Impassioned speeches from a senator and a former Ottawa city councillor weren't enough to sway school board trustees, who voted 7-5 Tuesday night in favour of closing Rideau High School.
Senator Vern White, the former chief of Ottawa police, urged Ottawa-Carleton District School Board trustees to keep the high school open, arguing in his written delegation that while closing the school might save money, "the long-term effect will be much more costly to this community and the families that live here."
- Smudge room to move when Rideau High School closes, trustee says
"For many of these kids, giving them a Presto pass and thinking a 10 kilometre bus ride [to Gloucester High School] is the same is naive on our part," White said before the meeting began.
"We cannot afford to close that school."
The senator went further, calling it unfair for the board to be faced with deciding to close the school in the first place.
"If the province owns this, let them own it, let them make that decision. They're the ones not coming up with the money. Let them own the decision to take away what that community has going for it," he said.
'I will vote with the staff recommendation'
Trustee Donna Blackburn wasn't moved by the senator's remarks, and said despite what she called a well organized political campaign to keep Rideau open, she couldn't support that option.
"I heard from a former cop, without a background in education, and I've heard from lots of people, but I have not heard for any compelling reason to change my vote, so I will vote with the staff recommendation," she said.
The meeting lasted three and a half hours. About 100 people attended, including about 20 Syrian refugees living at nearby 1240 Donald St., an apartment building inside the school's catchment area.
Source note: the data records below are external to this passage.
### config.mk
export PLATFORM = sky130hd
export DESIGN_NAME = cic_interpolator_x16_noise_shaped
export DESIGN_NICKNAME = d
export VERILOG_FILES = /design/src/rtl/cic_pkg.sv /design/src/rtl/cic_quant.sv /design/src/rtl/cic_comb.sv /design/src/rtl/cic_integ.sv /design/src/rtl/cic_interpolator_x16_noise_shaped.sv
export SDC_FILE = /design/constraint.sdc
export NUM_CORES = 1
export LEC_CHECK = 0
export BUFFER_PORTS_ARGS = -buffer_cell sky130_fd_sc_hd__buf_2
export CORE_MARGIN = 2
export CORE_UTILIZATION = 40
export CTS_CLUSTER_DIAMETER = 40
export CTS_CLUSTER_SIZE = 16
export DETAILED_ROUTE_END_ITERATION = 10
export HOLD_SLACK_MARGIN = 0.03
export MAX_ROUTING_LAYER = met4
export PLACE_DENSITY = 0.52
export SYNTH_ARGS = -nofsm -noshare
export SYNTH_HDL_FRONTEND = slang
export SYNTH_SLANG_ARGS = --single-unit
### constraint.sdc
create_clock -name clk_i -period 10.2 [get_ports clk_i]
set_input_delay 3.06 -clock clk_i [delete_from_list [all_inputs] [get_ports clk_i]]
set_output_delay 3.06 -clock clk_i [all_outputs]
set_load 0.01 [all_outputs]
### src/rtl/cic_pkg.sv
// Shared constants and types for the x16 CIC interpolator.
package cic_pkg;

  localparam int unsigned OrderDefault = 4;
  localparam int unsigned UpFactor     = 16;
  localparam int unsigned CntW         = $clog2(UpFactor);

  localparam int unsigned InW    = 24;  // Q1.23 input sample
  localparam int unsigned QuantW = 17;  // requantized value, can reach +-32768
  localparam int unsigned ErrW   = 9;   // error feedback, -255..255
  localparam int unsigned FracW  = 8;   // bits dropped by the requantizer
  localparam int unsigned AccW   = 32;  // comb and integrator word

  typedef logic signed [InW-1:0]    sample_in_t;
  typedef logic signed [QuantW-1:0] quant_t;
  typedef logic signed [ErrW-1:0]   err_t;
  typedef logic        [AccW-1:0]   acc_t;

endpackage

### src/rtl/cic_quant.sv
// Input register with first-order error-feedback requantizer to 16 bits.
module cic_quant (
  input  logic                clk_i,
  input  logic                rst_ni,
  input  logic                in_valid_i,
  output logic                in_ready_o,
  input  cic_pkg::sample_in_t in_sample_i,
  output logic                out_valid_o,
  input  logic                out_ready_i,
  output cic_pkg::quant_t     out_quant_o
);
  import cic_pkg::*;

  localparam int unsigned SumW = InW + 1;

  logic                   valid_q;
  quant_t                 quant_q, quant_d;
  err_t                   err_q, err_d;
  logic signed [SumW-1:0] sum;
  logic                   round_up;
  logic                   accept;

  assign in_ready_o = !valid_q || out_ready_i;
  assign accept     = in_valid_i && in_ready_o;

  always_comb begin
    sum = SumW'(in_sample_i) + SumW'(err_q);
    // truncation toward zero: a negative sum with dropped bits rounds up
    round_up = sum[SumW-1] && (|sum[FracW-1:0]);
    quant_d  = quant_t'(sum[SumW-1:FracW]) + quant_t'(round_up);
    err_d    = {round_up, sum[FracW-1:0]};
  end

  always_ff @(posedge clk_i or negedge rst_ni) begin
    if (!rst_ni) begin
      valid_q <= 1'b0;
      err_q   <= '0;
    end else begin
      if (accept) begin
        valid_q <= 1'b1;
        err_q   <= err_d;
      end else if (out_ready_i) begin
        valid_q <= 1'b0;
      end
    end
  end

  always_ff @(posedge clk_i) begin
    if (accept) begin
      quant_q <= quant_d;
    end
  end

  assign out_valid_o = valid_q;
  assign out_quant_o = quant_q;

endmodule

### src/rtl/cic_comb.sv
// Comb section at the input rate; delays advance when a word moves on.
module cic_comb #(
  parameter int unsigned ORDER = cic_pkg::OrderDefault
) (
  input  logic            clk_i,
  input  logic            rst_ni,
  input  logic            in_valid_i,
  output logic            in_ready_o,
  input  cic_pkg::quant_t in_quant_i,
  output logic            out_valid_o,
  input  logic            out_ready_i,
  output cic_pkg::acc_t   out_comb_o
);
  import cic_pkg::*;

  acc_t delay_q [ORDER];
  acc_t stage   [ORDER+1];
  logic take;

  assign out_valid_o = in_valid_i;
  assign in_ready_o  = out_ready_i;
  assign take        = in_valid_i && out_ready_i;

  always_comb begin
    stage[0] = AccW'(in_quant_i);
    for (int i = 0; i < ORDER; i++) begin
      stage[i+1] = stage[i] - delay_q[i];
    end
  end

  always_ff @(posedge clk_i or negedge rst_ni) begin
    if (!rst_ni) begin
      for (int i = 0; i < ORDER; i++) begin
        delay_q[i] <= '0;
      end
    end else if (take) begin
      for (int i = 0; i < ORDER; i++) begin
        delay_q[i] <= stage[i];
      end
    end
  end

  assign out_comb_o = stage[ORDER];

endmodule

### src/rtl/cic_integ.sv
// Zero-stuffing integrator section and output register, one word per step.
module cic_integ #(
  parameter int unsigned ORDER = cic_pkg::OrderDefault
) (
  input  logic          clk_i,
  input  logic          rst_ni,
  input  logic          in_valid_i,
  output logic          in_ready_o,
  input  cic_pkg::acc_t in_comb_i,
  output logic          out_valid_o,
  input  logic          out_ready_i,
  output cic_pkg::acc_t out_sample_o,
  output logic          out_last_o
);
  import cic_pkg::*;

  localparam int unsigned OutShift = 20 - 4 * ORDER;

  logic            active_q;
  logic [CntW-1:0] cnt_q;
  acc_t            comb_q;
  acc_t            sum_q [ORDER];
  acc_t            chain [ORDER+1];
  logic            valid_q;
  acc_t            sample_q;
  logic            last_q;
  logic            step;
  logic            last_step;
  logic            load;

  assign step       = active_q && (!valid_q || out_ready_i);
  assign last_step  = step && (cnt_q == CntW'(UpFactor - 1));
  assign in_ready_o = !active_q || last_step;
  assign load       = in_valid_i && in_ready_o;

  always_comb begin
    // only the first of the sixteen updates sees the comb output
    chain[0] = (cnt_q == '0) ? comb_q : '0;
    for (int i = 0; i < ORDER; i++) begin
      chain[i+1] = chain[i] + sum_q[i];
    end
  end

  always_ff @(posedge clk_i or negedge rst_ni) begin
    if (!rst_ni) begin
      active_q <= 1'b0;
      cnt_q    <= '0;
      valid_q  <= 1'b0;
      for (int i = 0; i < ORDER; i++) begin
        sum_q[i] <= '0;
      end
    end else begin
      if (load) begin
        active_q <= 1'b1;
        cnt_q    <= '0;
      end else if (last_step) begin
        active_q <= 1'b0;
      end else if (step) begin
        cnt_q <= cnt_q + 1'b1;
      end
      if (step) begin
        valid_q <= 1'b1;
        for (int i = 0; i < ORDER; i++) begin
          sum_q[i] <= chain[i+1];
        end
      end else if (out_ready_i) begin
        valid_q <= 1'b0;
      end
    end
  end

  always_ff @(posedge clk_i) begin
    if (load) begin
      comb_q <= in_comb_i;
    end
    if (step) begin
      sample_q <= chain[ORDER] << OutShift;
      last_q   <= (cnt_q == CntW'(UpFactor - 1));
    end
  end

  assign out_valid_o  = valid_q;
  assign out_sample_o = sample_q;
  assign out_last_o   = last_q;

endmodule

### src/rtl/cic_interpolator_x16_noise_shaped.sv
// x16 CIC interpolator with noise-shaped 16-bit requantizer.
//
// Slave stream: one signed Q1.23 sample per word on s_axis_tdata.
// Master stream: sixteen signed Q1.31 words per input sample on
// m_axis_tdata; m_axis_tlast marks the sixteenth word of each run.
// The input sample is requantized to 16 bits with error feedback and
// registered, then combed (ORDER stages) as it enters the integrator
// section, which emits one word per cycle into the output register.
// An input word reaches the output through the requantizer register,
// the integrator's comb register and the output register. Each run is
// sent at one word per cycle while m_axis_tready is high; the next input
// waits in the requantizer register while the current run is emitted.
// Reset clears the error feedback, comb delays and integrator sums.
// When m_axis_tready is low the integrators stop, the output word holds,
// and once the requantizer register is full s_axis_tready goes low.
module cic_interpolator_x16_noise_shaped #(
  parameter int unsigned ORDER = cic_pkg::OrderDefault
) (
  input  logic        clk_i,
  input  logic        rst_ni,
  input  logic        s_axis_tvalid,
  output logic        s_axis_tready,
  input  logic [23:0] s_axis_tdata,   // [23:0] sample_in
  output logic        m_axis_tvalid,
  input  logic        m_axis_tready,
  output logic [31:0] m_axis_tdata,   // [31:0] sample_out
  output logic        m_axis_tlast    // last_of_run
);
  import cic_pkg::*;

  logic   q_valid, q_ready;
  quant_t q_value;
  logic   c_valid, c_ready;
  acc_t   c_value;

  cic_quant u_quant (
    .clk_i       (clk_i),
    .rst_ni      (rst_ni),
    .in_valid_i  (s_axis_tvalid),
    .in_ready_o  (s_axis_tready),
    .in_sample_i (sample_in_t'(s_axis_tdata)),
    .out_valid_o (q_valid),
    .out_ready_i (q_ready),
    .out_quant_o (q_value)
  );

  cic_comb #(
    .ORDER (ORDER)
  ) u_comb (
    .clk_i       (clk_i),
    .rst_ni      (rst_ni),
    .in_valid_i  (q_valid),
    .in_ready_o  (q_ready),
    .in_quant_i  (q_value),
    .out_valid_o (c_valid),
    .out_ready_i (c_ready),
    .out_comb_o  (c_value)
  );

  cic_integ #(
    .ORDER (ORDER)
  ) u_integ (
    .clk_i        (clk_i),
    .rst_ni       (rst_ni),
    .in_valid_i   (c_valid),
    .in_ready_o   (c_ready),
    .in_comb_i    (c_value),
    .out_valid_o  (m_axis_tvalid),
    .out_ready_i  (m_axis_tready),
    .out_sample_o (m_axis_tdata),
    .out_last_o   (m_axis_tlast)
  );

endmodule
* After elaboration in Yosys (flattened, before gate mapping) *
Cells that the tools add are included.

storage, ports and cells
  RAM bits = 0
  bits in latches = 0
  output and inout port bits = 35
  input bits = 28
  memories kept = 0
  word-level logic and storage cells = 58
  ROM bits = 0
  register bits after elaboration = 335

operators by class
  divide/modulo/power cells = 0
  multipliers = 0
  add/sub/neg operators = 11
  shifts and indexed selects = 0
  bitwise logic cells = 0
  mux-type cells = 10
  $lt $le $gt $ge = 0
  reduce and logical (&&, ||, !) cells = 18
  equality and inequality tests = 2

operators with widths
  kind                                                            number
  32-bit adder                                                    4
  32-bit subtractor                                               3
  32-bit two-way mux                                              1
  24-bit by 9-bit adder with 25-bit output                        1
  17-bit by 17-bit subtractor with 18-bit output                  1
  17-bit by 2-bit adder with 17-bit output                        1
  4-bit two-way mux                                               3
  2-bit nonzero test                                              4
  8-bit OR reduction                                              1
  1-bit two-way mux                                               6
  1-bit logical AND                                               5
  4-bit by 1-bit adder with 4-bit output (second input constant)  1
  4-bit == test (second input constant)                           1
  4-bit logical NOT                                               1
  1-bit logical NOT                                               3
  1-bit logical OR                                                3
  2-bit inequality test (second input constant)                   1
  2-bit AND reduction                                             1

* Depth between registers and ports, before layout *
Gate-level depths: netlist of the first run.

  depth in word-level cells = 8
  gate-level depth with buffers = 41
  gate-level depth less buffers = 40

* Hierarchy *
Synthesis of the first run repeated with hierarchy kept, for this count alone.

second synthesis, totals
  cell total of the unflattened synthesis = 2644
  area, all modules = 23403.7 µm²

by module, submodules not included
  module     area an instance (µm²)  sequential area each (µm²)  cells each  instances
  cic_integ  11622.4                 4664.5                      1233        1
  cic_comb   9086.2                  2477.4                      1113        1
  cic_quant  2695.1                  760.7                       298         1

* Least setup slack after synthesis of the first run *
Ideal clock, no wire load.

  kind = register to register
  start point = reg u_integ.cnt_q[0]
  end point = reg u_integ.sample_q[31], in the netlist u_integ.out_sample_o[31] (data pin)
  period minus slack after synthesis = 7.779 ns
  path slack = 2.421 ns
  cell stages (with the launch flop) = 36
  arrival time = 7.521 ns
  path buffers = 1
  data required time = 9.942 ns
  library setup time = 0.258 ns
  cell sequence = dfrtp_1 -> inv_1 -> ha_1 -> nor3b_1 -> clkbuf_1 -> and2_1 -> ha_1 -> a2111oi_2 -> o21ai_1 -> and3_4 -> or2b_1 -> o21ai_0 -> o21a_1 -> nor2_1 -> xnor2_1 -> ha_1 -> and2_1 -> nand4_1 -> a2bb2oi_1 -> o21ai_1 -> a221oi_1 -> xnor2_1 -> ha_1 -> and3_1 -> nand3_1 -> o31a_1 -> a31oi_1 -> xor2_1 -> ha_1 -> a21oi_1 -> o21ai_0 -> a211o_1 -> a21oi_1 -> xnor2_1 -> xor2_1 -> xnor2_1

RTL lines
  item                    line             RTL
  from (decl)             cic_integ.sv:20  logic [CntW-1:0] cnt_q;
  from (signal assigned)  cic_integ.sv:59  cnt_q <= cnt_q + 1'b1;
  to (signal assigned)    cic_integ.sv:77  sample_q <= chain[ORDER] << OutShift;
  to (decl)               cic_integ.sv:25  acc_t sample_q;

==> results of run 1 <==
==> tightest hold or removal path, cell delays in order, from the launching register on <==
cell,delay (ns)
dfrtp_1,0.33
nand2_1,0.05
o31ai_1,0.05
==> per-stage QoR <==
stage	setup slack, ns	instances	hold slack [ns]	cell area, sq um
6_report	1.41	3249	0.471	24700
5_1_grt	0.591	3249	0.500	24700
4_1_cts	1.34	3249	0.477	24700
3_5_place_dp	1.37	3132	0.466	22400
3_3_place_gp	1.58	3132	0.462	22400
2_1_floorplan	2.42	2439	0.449	21400
==> cell type report <==
| cell class | instances | area, sq um |
|---|---|---|
| fillers | 5025 | 28100 |
| repair buffers | 65 | 365 |
| well taps | 688 | 861 |
| clock buffers | 80 | 1770 |
| clock inverters | 37 | 477 |
| multi-input cells | 1929 | 12900 |
| flip-flops and latches | 293 | 7700 |
| inverters | 157 | 594 |
==> Yosys cell counts (10+ instances only) <==
cell type	count	area share
clkbuf_1	48	0.0084
and2_1	36	0.011
edfxtp_1	74	0.10
a21o_1	81	0.028
nand2b_1	31	0.0091
xnor2_1	143	0.059
nor3_1	37	0.0087
o21a_1	31	0.011
nand3_1	45	0.011
nand2_1	427	0.075
o31ai_1	15	0.0053
nand4_1	16	0.0047
inv_1	155	0.027
o21bai_1	22	0.0077
a31oi_1	18	0.0053
nor2_1	155	0.027
xor2_1	55	0.023
o211ai_1	16	0.0056
o21ai_1	25	0.0058
and3_1	15	0.0044
o21ai_0	155	0.036
a21oi_1	148	0.035
mux2_2	30	0.016
a211oi_1	15	0.0053
ha_1	232	0.14
dfrtp_1	219	0.26
a21boi_0	10	0.0035
nor2b_1	31	0.0091
==> cell families after synthesis <==
group | after synthesis | share of synthesized area
other | 1 | 0.000175
multiplexers | 32 | 0.0167
XOR/XNOR | 200 | 0.0832
AO/OA/AOI/OAI | 614 | 0.182
AND/OR/NAND/NOR | 838 | 0.175
flip-flops | 293 | 0.360
adder cells (fa/ha/maj) | 241 | 0.144
buffers and inverters | 217 | 0.0389
==> sequential cells by signal (all words and copies together) (netlist names) <==
signal,cells
u_quant.err_q,9
u_integ.out_sample_o,28
u_comb.delay_q,91
u_integ.cnt_q,4
u_integ.sum_q,112
u_integ.active_q,1
u_integ.out_last_o,1
u_integ.comb_q,28
u_integ.out_valid_o,1
u_quant.out_valid_o,1
u_quant.out_quant_o,17
==> path summary, 6_finish.rpt <==
kind | from | slack, ns | cells after the start | end
setup / recovery | u_integ.cnt_q[0] | 1.41 | 36 | u_integ.out_sample_o[31]
min in group asynchronous | rst_ni | 2.46 | 1 | u_integ.sum_q[3]
setup reg to reg | u_integ.cnt_q[0] | 1.41 | 36 | u_integ.out_sample_o[31]
hold reg to reg | u_comb.delay_q[48] | 0.47 | 2 | u_comb.delay_q[48]
max in group asynchronous | rst_ni | 6.40 | 2 | u_comb.delay_q[27]
hold / removal | u_comb.delay_q[48] | 0.47 | 2 | u_comb.delay_q[48]
==> metal layers <==
layer  part of all wire  track usage  wire length (um)
met1               0.45        0.203             21200
met2               0.49        0.312             23200
met3              0.028       0.0326              1330
met4              0.038       0.0778              1790
met5                  0            -                 0
==> placed cells by master, fill, tap and decap left out, types with 9 or more instances in the layout <==
cell type  instances
xnor2_1          143
xor2_1            55
o21ai_0          155
clkbuf_1          10
buf_2             57
and2_1            36
nand3_1           45
a21boi_1           9
a21oi_1          148
a31oi_1           18
a211oi_1          15
a21boi_0          10
or3_1              9
and3_1            15
dfrtp_1          219
nand2b_1          31
o21a_1            31
mux2_2            30
nand2_1          426
o211ai_1          16
edfxtp_1          74
inv_1            155
nor2_1           155
o31ai_1           15
a211o_1            9
nand4_1           16
ha_1             232
a21o_1            81
clkbuf_16         68
fa_1               9
nor2b_1           31
nor3_1            37
o21ai_1           25
o21bai_1          22
==> results.yml, run 1 <==
die:
  coreArea_sq_um: 52800
  initial_utilization: 0.406
  number_of_i_o_pins: 63
  placementRows: 84
  chipHeight_um: 235
  die_x_um: 235
  die_area_sq_um: 55400
logic_synthesis:
  synthesis.yosys.warnings: 0
  syn_inst: 2436
  yosysSeqAreaShare: 0.360
  synthesis.area_sq_um: 21400
  synth_edf_count: 74
  ff_latch_count_synth: 293
  synth_cell_types: 82
  synth_async_sr_flop_share: 0.747
  postSynthAreaPerCell_sq_um: 8.79
  dominantRegCellSynth: "dfrtp_1"
sta:
  finalSetupViolations: 0
  finalHoldViolations: 0
  tns_ns: 0
  fin_crit_ns: 8.79
  worstMarginPinSlew_ns: 0.949
  final-max-slew-violation-count: 0
  clock.fmax_ghz: 0.114
  clock_skew_ns: 0.0254
  period_share: 0.862
  rsz0062_at_grt: "no"
  max_slew_margin: 0.367
layout:
  num-nets-final: 2781
  final_layout_size_suffix_gt1_frac: 0.0886
  layout_utilization: 0.467
  antenna-diode-count: 0
  syn_to_final_growth_pct: 15.2
worst_setup_path:
  critPathCaptureType: "flop"
  worst_path_largest_cell_delay_ns: 0.59
  worst-setup-path-type: "flop to flop"
  critical-path-slowest-cell: "a221oi_1"
  worst-path-buf-inv: 2
  critPathArrivalTime_ns: 9.12
  critPathLaunchType: "flop"
  cp_data_required_time_ns: 10.52
  cp_top_delay_family: "compound AO/OA/AOI/OAI gates"
  critPathMaxFanout: 28
global_routing:
  grtUsageTotal: 0.180
  grt_remaining_overflow: 0
  grt_pass1_wl_um: 81200
  grt_antenna_before_repair: 0
  first_global_vias: 17400
  maximum_number_of_pins_on_one_net_before_global_route_repair: 145
job:
  maxCapViolations: 0
placement:
  hpwlAfterDp_um: 34200
  io_buffers: 58
  gpl.final_weighted_congestion: 0.836
cts:
  cts_inserted_buffers: 66
  htree_num_levels: 3
  clock_tree_from_tritoncts: "yes"
  cts_post_setup_buffers_inserted: 0
  cts.path.max_buffers: 3
  insertion_delay_ns: 0.59
  post_cts_resized: 0
  cts_root_buffer: "clkbuf_16"
  clk_transition_reported_paths_ns: 0.05
  cts-hold-fix-buffers: 0
  cts_sinks: 293
routing:
  detailed_route_wl_um: 47500
  vias_per_cell: 5.21
  drt_pre_antenna_iters: 5
  drt_drc_violations_left: 0
  wl_per_cell_um: 14.6
  route.antenna.remaining_nets: 0
  dr.first_iter.drc_count: 653
  via_count: 16900
outcome:
  result_of_the_run: "finished, final reports clean"
worst_hold_path:
  timing.hold.worst.class: "flop to flop"
Power of run 1 is left out: the tool's default activity adds up to more than one toggle a clock period on the data nets, which glitch-free logic cannot reach.
==> run 2, diff against run 1 <==
--- a/config.mk
+++ b/config.mk
@@ -6,6 +6,8 @@
 export NUM_CORES = 1
 export LEC_CHECK = 0
 export BUFFER_PORTS_ARGS = -buffer_cell sky130_fd_sc_hd__buf_2
+export CELL_PAD_IN_SITES_DETAIL_PLACEMENT = 0
+export CELL_PAD_IN_SITES_GLOBAL_PLACEMENT = 1
 export CORE_MARGIN = 2
 export CORE_UTILIZATION = 40
 export CTS_CLUSTER_DIAMETER = 40
@@ -13,7 +15,7 @@
 export DETAILED_ROUTE_END_ITERATION = 10
 export HOLD_SLACK_MARGIN = 0.03
 export MAX_ROUTING_LAYER = met4
-export PLACE_DENSITY = 0.52
+export PLACE_DENSITY = 0.68
 export SYNTH_ARGS = -nofsm -noshare
 export SYNTH_HDL_FRONTEND = slang
 export SYNTH_SLANG_ARGS = --single-unit
==> constraint.sdc (replaced) <==
create_clock -name clk_i -period 7.1 [get_ports clk_i]
set_input_delay 2.13 -clock clk_i [delete_from_list [all_inputs] [get_ports clk_i]]
set_output_delay 2.13 -clock clk_i [all_outputs]
set_load 0.01 [all_outputs]
==> run 2 against run 1 <==
  * The flow now finishes with violations (negative setup slack)
  * Routed wire length is 7.5% higher
  * Critical endpoint unchanged
  * Core utilization is 7.8 points higher
  * Via count is 8.0% higher
  * Global-route usage is 1.0 points higher
  * Cell count is 11% higher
The board has blamed the situation on low enrolment at Rideau High School, located on St. Laurent Boulevard at Guy Street. Its closure will send about 400 students to Gloucester High School, which, like Rideau High School, is also operating at about 40 per cent capacity.
Delegations from Gloucester, including the current student council president, made presentations meant to reassure and welcome Rideau High students worried about losing their school.
'This is bad'
Former city councillor Jacques Legendre was another of the 15 registered delegates given one minute to make an argument about the decision.
The former physicist and politician spoke in opposition of the plan to close the high school, as he did seven years ago when the school board was again mulling its closure. This is the second time in the past decade Rideau High School has been on the chopping block.
Legendre accused the trustees of selecting Rideau for closure because of the land's high value.
"We have trustees who, frankly, like to think of themselves as developers," he said.
"This is bad. This is really bad."
Rideau serves a low-income neighbourhood that includes a growing population of Indigenous families and Syrian refugees, the area's trustee, Chris Ellis, had previously told CBC News.
The school has received additional provincial funding over the years to help those students, and Ellis has said the board shouldn't be taking resources away from those who need them most.
Trustees voting in favour of closing Rideau were Lynn Scott, Donna Blackburn, Theresa Kavanagh, Mark Fisher, Keith Penny, Sandra Schwartz and Shirley Seward. Opposed were Christine Boothby, Anita Olsen Harper, Chris Ellis, Shawn Menard and Erica Braunovan.
In February, school trustees recommended keeping Regina Street Public School open as an alternative school, but closing six other elementary schools:
- Century Public School.
- Leslie Park Public School.
- D. Aubrey Moodie Intermediate School.
- Greenbank Middle School.
- Grant Alternative School.
- J.H. Putman School.
Trustees also voted to direct school board staff to explore the possibility of a school name change for Gloucester High School, when its student body becomes an amalgamation of Gloucester and Rideau students.